The first all-virtual version of the SCTE/ISBE Cable Tec-Expo will have a few tricks up its digital sleeve when the annual industry event is delivered next week to a laptop near you.
Figure 1: Mark Dzuban, SCTE/ISBE Dzuban said this year's all-digital event has caused SCTE/ISBE to explore future hybrid live/digital events that can be available on a global basis.
In addition to a roundtable featuring industry CEOs and remarks from Michael Powell, president and CEO of the NCTA – The Internet & Television Association – Monday's opening general session will also feature a demo that will show off the capabilities of "10G," an access network-agnostic initiative that envisions speeds up to 10 Gbit/s along with enhanced security and low latency capabilities.
"It will be a real statement for the industry," Mark Dzuban, SCTE/ISBE's president and CEO, said. "It's a next generation of science perceived to be very futuristic, but we're going to deliver it today in its first format."
SCTE/ISBE is keeping the details of the demo under wraps, but Dzuban noted it "will be a component of the future of 10G."
Based on recent demos held under the 10G umbrella, a demonstration of a light field display or a form of volumetric video that conjures up images of the holodeck from "Star Trek" fame are among the possibilities.
Last month, for instance, Mediacom Communications, NCTA and CableLabs teamed up to host a "10G Smart Home" in Ames, Iowa, that included a light field display delivering 3D video that would require about 500 Mbit/s to 600 Mbit/s of throughput. That demo used a light field display from Looking Glass Factory to deliver holographic-like images and video to what was the equivalent of a 32-inch monitor.
Going virtual
Cable-Tec Expo 2020 was originally set to take place in Denver, but, as its been with basically all in-person industry events this year, that plan was scrapped due to the pandemic. SCTE/ISBE had to explore alternatives after getting word in May that the Colorado Convention Center would be used as a temporary medical facility through the rest of 2020.
Dzuban said his organization had already begun to explore ways to virtualize pieces of the event for a good part of two years, but ramped up those efforts once it was clear that this year's show could not be held in-person.
In somewhat of a break, the platform that SCTE/ISBE uses for a typical Cable Tec-Expo (from a company called Freeman) also offers live/virtual hybrid capabilities that could be tapped for a completely digital and virtual form of this year's show.
It's a "fungible methodology" that SCTE/ISBE could also explore for the 2021 event, currently slated to take place in Atlanta next October, COVID-19 willing, Dzuban explained.
"We are looking at having a hybrid that will go global from a virtual perspective," he added. "That may not be the full program, but there will be key assets like the [technical] papers."

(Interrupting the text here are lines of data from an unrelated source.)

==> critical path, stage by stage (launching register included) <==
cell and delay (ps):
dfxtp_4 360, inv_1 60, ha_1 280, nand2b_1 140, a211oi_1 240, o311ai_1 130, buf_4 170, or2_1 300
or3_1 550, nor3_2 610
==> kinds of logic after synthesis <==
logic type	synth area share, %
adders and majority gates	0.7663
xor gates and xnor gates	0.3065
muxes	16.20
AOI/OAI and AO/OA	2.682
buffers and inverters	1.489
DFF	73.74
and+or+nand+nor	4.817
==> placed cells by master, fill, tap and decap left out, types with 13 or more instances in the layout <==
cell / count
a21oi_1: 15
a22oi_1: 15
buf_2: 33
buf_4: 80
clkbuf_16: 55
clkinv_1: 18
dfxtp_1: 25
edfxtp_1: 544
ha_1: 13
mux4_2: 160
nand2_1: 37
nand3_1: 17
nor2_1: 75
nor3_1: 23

But going virtual this year also wreaked havoc on the show's traditional funding model. The first all-virtual Cable-Tec Expo is free to anyone, and was salvaged by a "significant contribution" from several presenting sponsors that include Charter Communications, Comcast, Cox Communication and the SCTE Foundation. SCTE/ISBE isn't disclosing the amount of the contribution.
"The agreement is, it's open to everybody," Dzuban said.
For this year's online event, Cable-Tec Expo will feature 40 workshops backed by presentations of 119 papers selected by the event programming committee. Most will be delivered live, with on-demand versions going up each day at 6 p.m. and available for later viewing through January 16, 2021.
Sizing up the virtual audience
SCTE/ISBE is not discussing registration numbers, though Dzuban said the event is already seeing a "huge international" contingent starting to build.
"We've never done this before, so it was kind of pioneering. So far, it looks promising, Dzuban said. "Doing the best job we can [in 2020] will be important for next year, because I think this is a trend that's going to be with us for a long time, if not into perpetuity," Dzuban said.
And there's still no telling how the free, virtual version of Cable-Tec Expo, which could draw in audiences that typically could not make a live, in-person event, will compare to what Expo would draw under normal circumstances.
SCTE/ISBE has not released attendance figures in recent years. The 2017 show in Denver drew 8,800, and the 2016 Cable-Tec Expo in Philadelphia, home to Comcast, drew more than 10,000.
But the 267 tech paper submissions received for this year's event was a record.
Dzuban said this part of the annual event (the NCTA publishes all papers presented at Cable-Tec Expo) remains critical to the industry.
"These papers support the premise of prior art," he said. "The notion is that once it becomes presented, it [enters] our archive as an asset to our industry. Not all industries do this. This is protecting our future from a science perspective."